Wednesday, April 15, 2015

Weblogic Server Monitoring using command line options

There maybe a requirement to monitor the weblogic admin and managed servers using some cron jobs rather than having to manually monitor the Admin console and see if they are running. A robust shell script can be created which basically checks for the server status, or does a ping to the URLs to see if they are active and incase of discrepancies sends out an email to the admin/support group.

The various command line options which can be included in the script are:

1. First and foremost we can check at the unix level if the server processes are running using command ps -ef| grep "weblogic" .
This should ideally return us 3 processes(assuming we have services running under one domain) : nodemanager, admin server, managed server (weblogic.NodeManager, -Dweblogic.Name=soa_server1, -Dweblogic.Name=AdminServer)
So we can grep and check if any of these are down/missing.

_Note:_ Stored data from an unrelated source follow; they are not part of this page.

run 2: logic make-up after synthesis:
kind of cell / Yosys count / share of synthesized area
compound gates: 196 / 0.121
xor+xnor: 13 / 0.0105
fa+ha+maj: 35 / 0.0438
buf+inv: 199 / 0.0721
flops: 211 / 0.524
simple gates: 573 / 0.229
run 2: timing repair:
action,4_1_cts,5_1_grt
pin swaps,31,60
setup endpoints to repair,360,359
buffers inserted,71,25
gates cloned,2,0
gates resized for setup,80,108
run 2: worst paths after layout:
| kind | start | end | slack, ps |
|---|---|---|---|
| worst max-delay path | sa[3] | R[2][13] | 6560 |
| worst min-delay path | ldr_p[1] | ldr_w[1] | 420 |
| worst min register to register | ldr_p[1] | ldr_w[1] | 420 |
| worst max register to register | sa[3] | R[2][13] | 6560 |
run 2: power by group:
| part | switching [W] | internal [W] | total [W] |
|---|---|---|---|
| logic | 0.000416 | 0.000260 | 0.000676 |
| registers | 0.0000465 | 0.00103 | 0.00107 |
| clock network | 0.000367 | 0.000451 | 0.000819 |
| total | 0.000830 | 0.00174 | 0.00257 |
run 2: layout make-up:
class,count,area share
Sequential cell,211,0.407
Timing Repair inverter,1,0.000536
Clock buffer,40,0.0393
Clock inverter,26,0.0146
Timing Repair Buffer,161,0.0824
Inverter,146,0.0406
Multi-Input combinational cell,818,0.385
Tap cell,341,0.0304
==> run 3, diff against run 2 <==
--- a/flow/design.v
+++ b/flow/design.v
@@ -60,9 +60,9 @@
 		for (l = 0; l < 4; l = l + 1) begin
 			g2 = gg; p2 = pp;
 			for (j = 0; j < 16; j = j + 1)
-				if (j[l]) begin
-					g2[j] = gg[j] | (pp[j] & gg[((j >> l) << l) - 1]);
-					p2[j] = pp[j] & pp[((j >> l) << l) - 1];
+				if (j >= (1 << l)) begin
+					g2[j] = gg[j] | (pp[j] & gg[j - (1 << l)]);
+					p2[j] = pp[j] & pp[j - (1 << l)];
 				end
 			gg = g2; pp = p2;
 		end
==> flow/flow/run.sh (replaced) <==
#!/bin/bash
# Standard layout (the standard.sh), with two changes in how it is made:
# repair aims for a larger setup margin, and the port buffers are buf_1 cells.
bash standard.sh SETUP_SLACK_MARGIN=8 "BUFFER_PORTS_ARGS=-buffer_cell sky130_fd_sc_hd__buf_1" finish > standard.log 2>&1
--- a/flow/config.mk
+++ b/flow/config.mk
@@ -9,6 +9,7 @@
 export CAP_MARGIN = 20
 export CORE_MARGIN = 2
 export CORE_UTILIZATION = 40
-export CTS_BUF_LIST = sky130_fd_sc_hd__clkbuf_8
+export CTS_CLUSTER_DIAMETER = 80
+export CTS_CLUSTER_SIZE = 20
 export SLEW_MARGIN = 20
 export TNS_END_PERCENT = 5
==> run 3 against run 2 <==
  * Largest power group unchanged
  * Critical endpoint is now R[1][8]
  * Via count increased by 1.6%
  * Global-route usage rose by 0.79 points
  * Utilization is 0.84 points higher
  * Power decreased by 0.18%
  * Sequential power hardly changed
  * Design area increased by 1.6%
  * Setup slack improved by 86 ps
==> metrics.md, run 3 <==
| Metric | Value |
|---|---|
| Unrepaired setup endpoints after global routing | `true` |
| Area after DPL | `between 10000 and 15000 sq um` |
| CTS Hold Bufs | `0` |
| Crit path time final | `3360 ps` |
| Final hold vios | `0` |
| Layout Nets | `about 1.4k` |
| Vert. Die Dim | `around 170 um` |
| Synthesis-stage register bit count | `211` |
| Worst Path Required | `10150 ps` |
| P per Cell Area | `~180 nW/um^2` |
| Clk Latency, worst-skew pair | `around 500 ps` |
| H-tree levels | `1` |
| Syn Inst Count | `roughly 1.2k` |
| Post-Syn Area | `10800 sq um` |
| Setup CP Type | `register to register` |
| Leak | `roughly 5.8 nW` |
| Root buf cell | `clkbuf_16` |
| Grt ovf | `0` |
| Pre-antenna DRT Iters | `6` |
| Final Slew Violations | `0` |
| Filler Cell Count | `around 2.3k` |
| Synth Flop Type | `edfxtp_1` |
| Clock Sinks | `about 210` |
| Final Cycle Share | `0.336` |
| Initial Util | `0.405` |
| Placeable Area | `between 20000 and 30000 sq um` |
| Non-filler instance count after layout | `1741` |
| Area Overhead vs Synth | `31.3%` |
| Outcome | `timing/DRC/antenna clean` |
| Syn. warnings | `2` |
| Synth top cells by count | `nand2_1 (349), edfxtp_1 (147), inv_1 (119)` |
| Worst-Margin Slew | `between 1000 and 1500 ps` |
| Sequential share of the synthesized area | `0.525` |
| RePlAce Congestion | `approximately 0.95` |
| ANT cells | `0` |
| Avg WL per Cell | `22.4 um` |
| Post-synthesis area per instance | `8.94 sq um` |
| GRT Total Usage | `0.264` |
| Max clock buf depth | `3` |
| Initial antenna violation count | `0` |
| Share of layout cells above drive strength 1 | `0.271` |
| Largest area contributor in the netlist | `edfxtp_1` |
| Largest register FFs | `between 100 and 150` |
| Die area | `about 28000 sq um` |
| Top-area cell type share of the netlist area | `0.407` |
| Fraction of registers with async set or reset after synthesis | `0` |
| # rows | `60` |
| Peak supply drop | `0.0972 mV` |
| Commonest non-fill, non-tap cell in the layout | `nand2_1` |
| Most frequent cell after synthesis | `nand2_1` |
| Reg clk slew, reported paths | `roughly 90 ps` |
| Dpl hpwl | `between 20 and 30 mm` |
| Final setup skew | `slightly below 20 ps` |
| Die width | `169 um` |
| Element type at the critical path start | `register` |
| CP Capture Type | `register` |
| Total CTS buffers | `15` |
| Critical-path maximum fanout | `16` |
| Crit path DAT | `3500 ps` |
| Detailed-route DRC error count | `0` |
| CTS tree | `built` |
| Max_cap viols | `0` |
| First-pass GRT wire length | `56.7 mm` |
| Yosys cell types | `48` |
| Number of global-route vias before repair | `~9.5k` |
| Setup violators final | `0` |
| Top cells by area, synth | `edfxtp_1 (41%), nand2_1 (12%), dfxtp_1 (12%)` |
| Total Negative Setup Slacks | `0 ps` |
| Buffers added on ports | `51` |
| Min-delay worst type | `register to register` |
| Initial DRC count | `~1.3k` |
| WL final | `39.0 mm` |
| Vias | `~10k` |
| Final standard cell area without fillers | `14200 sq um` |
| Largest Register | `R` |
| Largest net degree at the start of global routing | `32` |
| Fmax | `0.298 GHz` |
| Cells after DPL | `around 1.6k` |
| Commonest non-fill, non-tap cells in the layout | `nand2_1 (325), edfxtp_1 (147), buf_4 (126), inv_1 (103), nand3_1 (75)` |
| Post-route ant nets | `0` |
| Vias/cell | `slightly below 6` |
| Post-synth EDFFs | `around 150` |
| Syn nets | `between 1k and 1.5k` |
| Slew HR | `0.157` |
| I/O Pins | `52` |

2. The other way to check if processes related to weblogic are running is by making use of weblogic.Admin command line utility,

cd <MW_HOME>/wlserver_10.3/server/bin
. ./setWLSEnv.sh

NOTE: There are two Dots before the Script separated by a Single Space... First Dot represents that set the environment in the Current Shell....and Second Dot represents that pick the Script from current Directory

Once environment has been set you can run below commands:
java weblogic.Admin -username weblogic -password welcome1 GETSTATE AdminServer
Current state of "AdminServer" : RUNNING
java weblogic.Admin -username weblogic -password welcome1 GETSTATE soa_server1
Current state of "soa_server1" : RUNNING

3. We can also do a ping to the host (admin and managed servers) to make sure they are alive. Many times it may happen that the servers are just hung, so we can use "weblogic.Admin" command line utility to do a weblogic PING.

java weblogic.Admin -url adminserverhost:port -username weblogic -password welcome1 PING 10

Sending 10 pings of 100 bytes.
RTT = ~1020 milliseconds, or ~102 milliseconds/packet
If it is alive and returns good, then we are good.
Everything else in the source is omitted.